8-K 1 d386866d8k.htm FORM 8-K Form 8-K












Pursuant to Section 13 or 15(d) of

the Securities Exchange Act of 1934

Date of Report (Date of earliest event reported): July 27, 2012 (July 23, 2012)




(Exact name of registrant as specified in its charter)




Delaware   001-33492   61-1512186

(State or other jurisdiction

of incorporation)



File Number)


(I.R.S. Employer

Identification Number)

2277 Plaza Drive, Suite 500

Sugar Land, Texas 77479

(Address of principal executive offices, including zip code)

Registrant’s telephone number, including area code: (281) 207-3200



Check the appropriate box below if the Form 8-K filing is intended to simultaneously satisfy the filing obligation of the registrant under any of the following provisions:


¨ Written communications pursuant to Rule 425 under the Securities Act (17 CFR 230.425)


¨ Soliciting material pursuant to Rule 14a-12 under the Exchange Act (17 CFR 240.14a-12)


¨ Pre-commencement communications pursuant to Rule 14d-2(b) under the Exchange Act (17 CFR 240.14d-2(b))


¨ Pre-commencement communications pursuant to Rule 13e-4(c) under the Exchange Act (17 CFR 240.13e-4(c))




Item 5.02. Departure of Directors or Certain Officers; Election of Directors; Appointment of Certain Officers; Compensatory Arrangements of Certain Officers.

On July 23, 2012, Frank A. Pici, the Chief Financial Officer and Treasurer of CVR Energy, Inc. (the “Company”) and CVR GP, LLC (“CVR GP”), the general partner of CVR Partners, LP (NYSE: UAN) (the “Partnership”) delivered notice of his intent to resign his position with the Company and CVR GP for personal reasons. His resignation will be effective August 7, 2012 (the “Effective Date”).

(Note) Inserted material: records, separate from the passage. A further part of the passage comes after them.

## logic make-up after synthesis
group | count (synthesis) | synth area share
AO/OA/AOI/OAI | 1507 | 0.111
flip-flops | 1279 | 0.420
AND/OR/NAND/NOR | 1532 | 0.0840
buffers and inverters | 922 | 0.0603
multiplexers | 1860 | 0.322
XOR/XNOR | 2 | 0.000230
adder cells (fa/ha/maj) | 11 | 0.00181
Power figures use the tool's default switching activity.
### config.mk
export PLATFORM = sky130hd
export DESIGN_NAME = wide_add_seq_flat
export DESIGN_NICKNAME = d
export VERILOG_FILES = /design/src/rtl/wide_add_pkg.sv /design/src/rtl/wide_add_seq_if.sv /design/src/rtl/wide_add_seq_byte_adder.sv /design/src/rtl/wide_add_seq.sv /design/src/flat_wrapper.sv
export SDC_FILE = /design/constraint.sdc
export NUM_CORES = 1
export LEC_CHECK = 0
export CAP_MARGIN = 20
export CORE_MARGIN = 5
export CORE_UTILIZATION = 35
export CTS_BUF_LIST = sky130_fd_sc_hd__clkbuf_4
export DETAILED_ROUTE_END_ITERATION = 6
export PLACE_DENSITY = 0.59
export RECOVER_POWER = 50
export SLEW_MARGIN = 25
export SYNTH_ARGS = -nofsm -noshare
export SYNTH_HDL_FRONTEND = slang
export SYNTH_HIERARCHICAL = 1
export SYNTH_SLANG_ARGS = --single-unit
export TNS_END_PERCENT = 10
### constraint.sdc
create_clock -name clk -period 3.2 [get_ports clk]
set_input_delay 0.64 -clock clk [delete_from_list [all_inputs] [get_ports clk]]
set_output_delay 0.64 -clock clk [all_outputs]
set_load 0.01 [all_outputs]
### src/rtl/wide_add_pkg.sv
// wide_add_pkg: shared definitions for the byte-serial wide adder.
//   BYTE_W           : width of the shared adder slice
//   wide_add_state_t : controller states
//   idx_width()      : width of the byte index for a given operand size
package wide_add_pkg;

    localparam int BYTE_W = 8;

    typedef enum logic [1:0] {
        IDLE = 2'd0,
        RUN  = 2'd1,
        DONE = 2'd2
    } wide_add_state_t;

    // A 1-byte operand still needs a 1-bit index.
    function automatic int idx_width(input int nbytes);
        return (nbytes > 1) ? $clog2(nbytes) : 1;
    endfunction

endpackage

### src/rtl/wide_add_seq_if.sv
// wide_add_seq_if: operand/result handshake bundle for wide_add_seq.
//   Upstream  : in_valid/in_ready, a, b, cin (and sub when WIDE_ADD_SUB_EN)
//   Downstream: out_valid/out_ready, sum, cout
//   Status    : busy
// Modports: slave = the adder block, master = the producer/consumer side.
// Optional macro: WIDE_ADD_SUB_EN adds the sub request line.
interface wide_add_seq_if #(
    parameter int NBYTES = 4
);
    import wide_add_pkg::*;

    logic                       in_valid;
    logic                       in_ready;
    logic [NBYTES*BYTE_W-1:0]   a;
    logic [NBYTES*BYTE_W-1:0]   b;
    logic                       cin;
`ifdef WIDE_ADD_SUB_EN
    logic                       sub;
`endif
    logic                       out_valid;
    logic                       out_ready;
    logic [NBYTES*BYTE_W-1:0]   sum;
    logic                       cout;
    logic                       busy;

    modport slave (
        input  in_valid, a, b, cin,
`ifdef WIDE_ADD_SUB_EN
        input  sub,
`endif
        input  out_ready,
        output in_ready, out_valid, sum, cout, busy
    );

    modport master (
        output in_valid, a, b, cin,
`ifdef WIDE_ADD_SUB_EN
        output sub,
`endif
        output out_ready,
        input  in_ready, out_valid, sum, cout, busy
    );

endinterface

The Company is the sole member of CVR GP, LLC (“CVR GP”). In addition, the Company owns approximately 70% of the common units representing limited partner interests of the Partnership. The Partnership obtains certain management and other services from the Company pursuant to an Amended and Restated Services Agreement between the Partnership, CVR GP and the Company dated April 13, 2011 (the “Services Agreement”). In accordance with the Services Agreement, the Company provides the Partnership with, among other things, services in capacities equivalent to the capacities of executive officers, including, without limitation, a chief financial officer.

In connection with Mr. Pici’s resignation, on July 27, 2012, the Company announced Susan M. Ball has agreed to serve as the new Chief Financial Officer and Treasurer of the Company and its subsidiaries, including CVR GP, as of the Effective Date. Ms. Ball currently serves as Vice President, Chief Accounting Officer and Assistant Treasurer for the Company and its subsidiaries. The Company and Ms. Ball, age 49, entered into a Third Amended and Restated Employment Agreement dated July 27, 2012 (the “Employment Agreement”) with a term commencing August 7, 2012 and ending on August 7, 2015 unless terminated earlier as provided in the agreement.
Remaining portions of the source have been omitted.